Exercise goal ->
Starting with the line that contains "KWM_ASSERT_NEXT(label, clk, rst_n, ante, cons, msg) \", reproduce each line through the end of the entries exactly as written.

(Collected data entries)
===== config.mk =====
export PLATFORM = sky130hd
export DESIGN_NAME = kwm_seq
export DESIGN_NICKNAME = d
export VERILOG_FILES = /design/src/rtl/k_way_merge_sorted_blocks_defines.svh /design/src/rtl/kwm_pkg.sv /design/src/rtl/kwm_seq.sv
export SDC_FILE = /design/constraint.sdc
export NUM_CORES = 1
export LEC_CHECK = 0
export ABC_AREA = 1
export BUFFER_PORTS_ARGS = -buffer_cell sky130_fd_sc_hd__buf_4
export CORE_ASPECT_RATIO = 0.7
export CORE_UTILIZATION = 40
export CTS_CLUSTER_DIAMETER = 30
export DETAILED_ROUTE_END_ITERATION = 10
export HOLD_SLACK_MARGIN = 0.08
export PLACE_DENSITY = 0.67
export SKIP_LAST_GASP = 1
export SLEW_MARGIN = 30
export SYNTH_ARGS = -nofsm -noshare
export SYNTH_HDL_FRONTEND = slang
export SYNTH_SLANG_ARGS = --single-unit
export TNS_END_PERCENT = 30

===== constraint.sdc =====
create_clock -name clk -period 9.05 [get_ports clk]
set_input_delay 0.4525 -clock clk [delete_from_list [all_inputs] [get_ports clk]]
set_output_delay 0.4525 -clock clk [all_outputs]
set_load 0.05 [all_outputs]

===== src/rtl/k_way_merge_sorted_blocks_defines.svh =====
// Assertion macros shared by the k-way merge RTL.
// No dependencies; taken in by `include where assertions are written.
`ifndef K_WAY_MERGE_SORTED_BLOCKS_DEFINES_SVH
`define K_WAY_MERGE_SORTED_BLOCKS_DEFINES_SVH

// Same-cycle implication, checked out of reset.
`define KWM_ASSERT_IMPL(label, clk, rst_n, ante, cons, msg) \
	label: assert property (@(posedge clk) disable iff (!rst_n) (ante) |-> (cons)) \
		else $error(msg);

// Next-cycle implication, checked out of reset.
`define KWM_ASSERT_NEXT(label, clk, rst_n, ante, cons, msg) \
	label: assert property (@(posedge clk) disable iff (!rst_n) (ante) |=> (cons)) \
		else $error(msg);

`endif


===== src/rtl/kwm_pkg.sv =====
// Shared types and constants for the k-way merge block.
// No dependencies.
package kwm_pkg;

	localparam logic [1:0] REQ_LOAD  = 2'd0;
	localparam logic [1:0] REQ_PULL  = 2'd1;
	localparam logic [1:0] REQ_CLEAR = 2'd2;

	localparam logic [3:0] NUM_BLOCKS_RESET = 4'd8;

	typedef struct packed {
		logic signed [31:0] merged_value;
		logic [2:0]         source_block;
		logic               is_last;
		logic               was_empty;
		logic               overflowed;
	} kwm_result_t;

endpackage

Task response ->
`define KWM_ASSERT_NEXT(label, clk, rst_n, ante, cons, msg) \
	label: assert property (@(posedge clk) disable iff (!rst_n) (ante) |=> (cons)) \
		else $error(msg);

`endif


===== src/rtl/kwm_pkg.sv =====
// Shared types and constants for the k-way merge block.
// No dependencies.
package kwm_pkg;

	localparam logic [1:0] REQ_LOAD  = 2'd0;
	localparam logic [1:0] REQ_PULL  = 2'd1;
	localparam logic [1:0] REQ_CLEAR = 2'd2;

	localparam logic [3:0] NUM_BLOCKS_RESET = 4'd8;

	typedef struct packed {
		logic signed [31:0] merged_value;
		logic [2:0]         source_block;
		logic               is_last;
		logic               was_empty;
		logic               overflowed;
	} kwm_result_t;

endpackage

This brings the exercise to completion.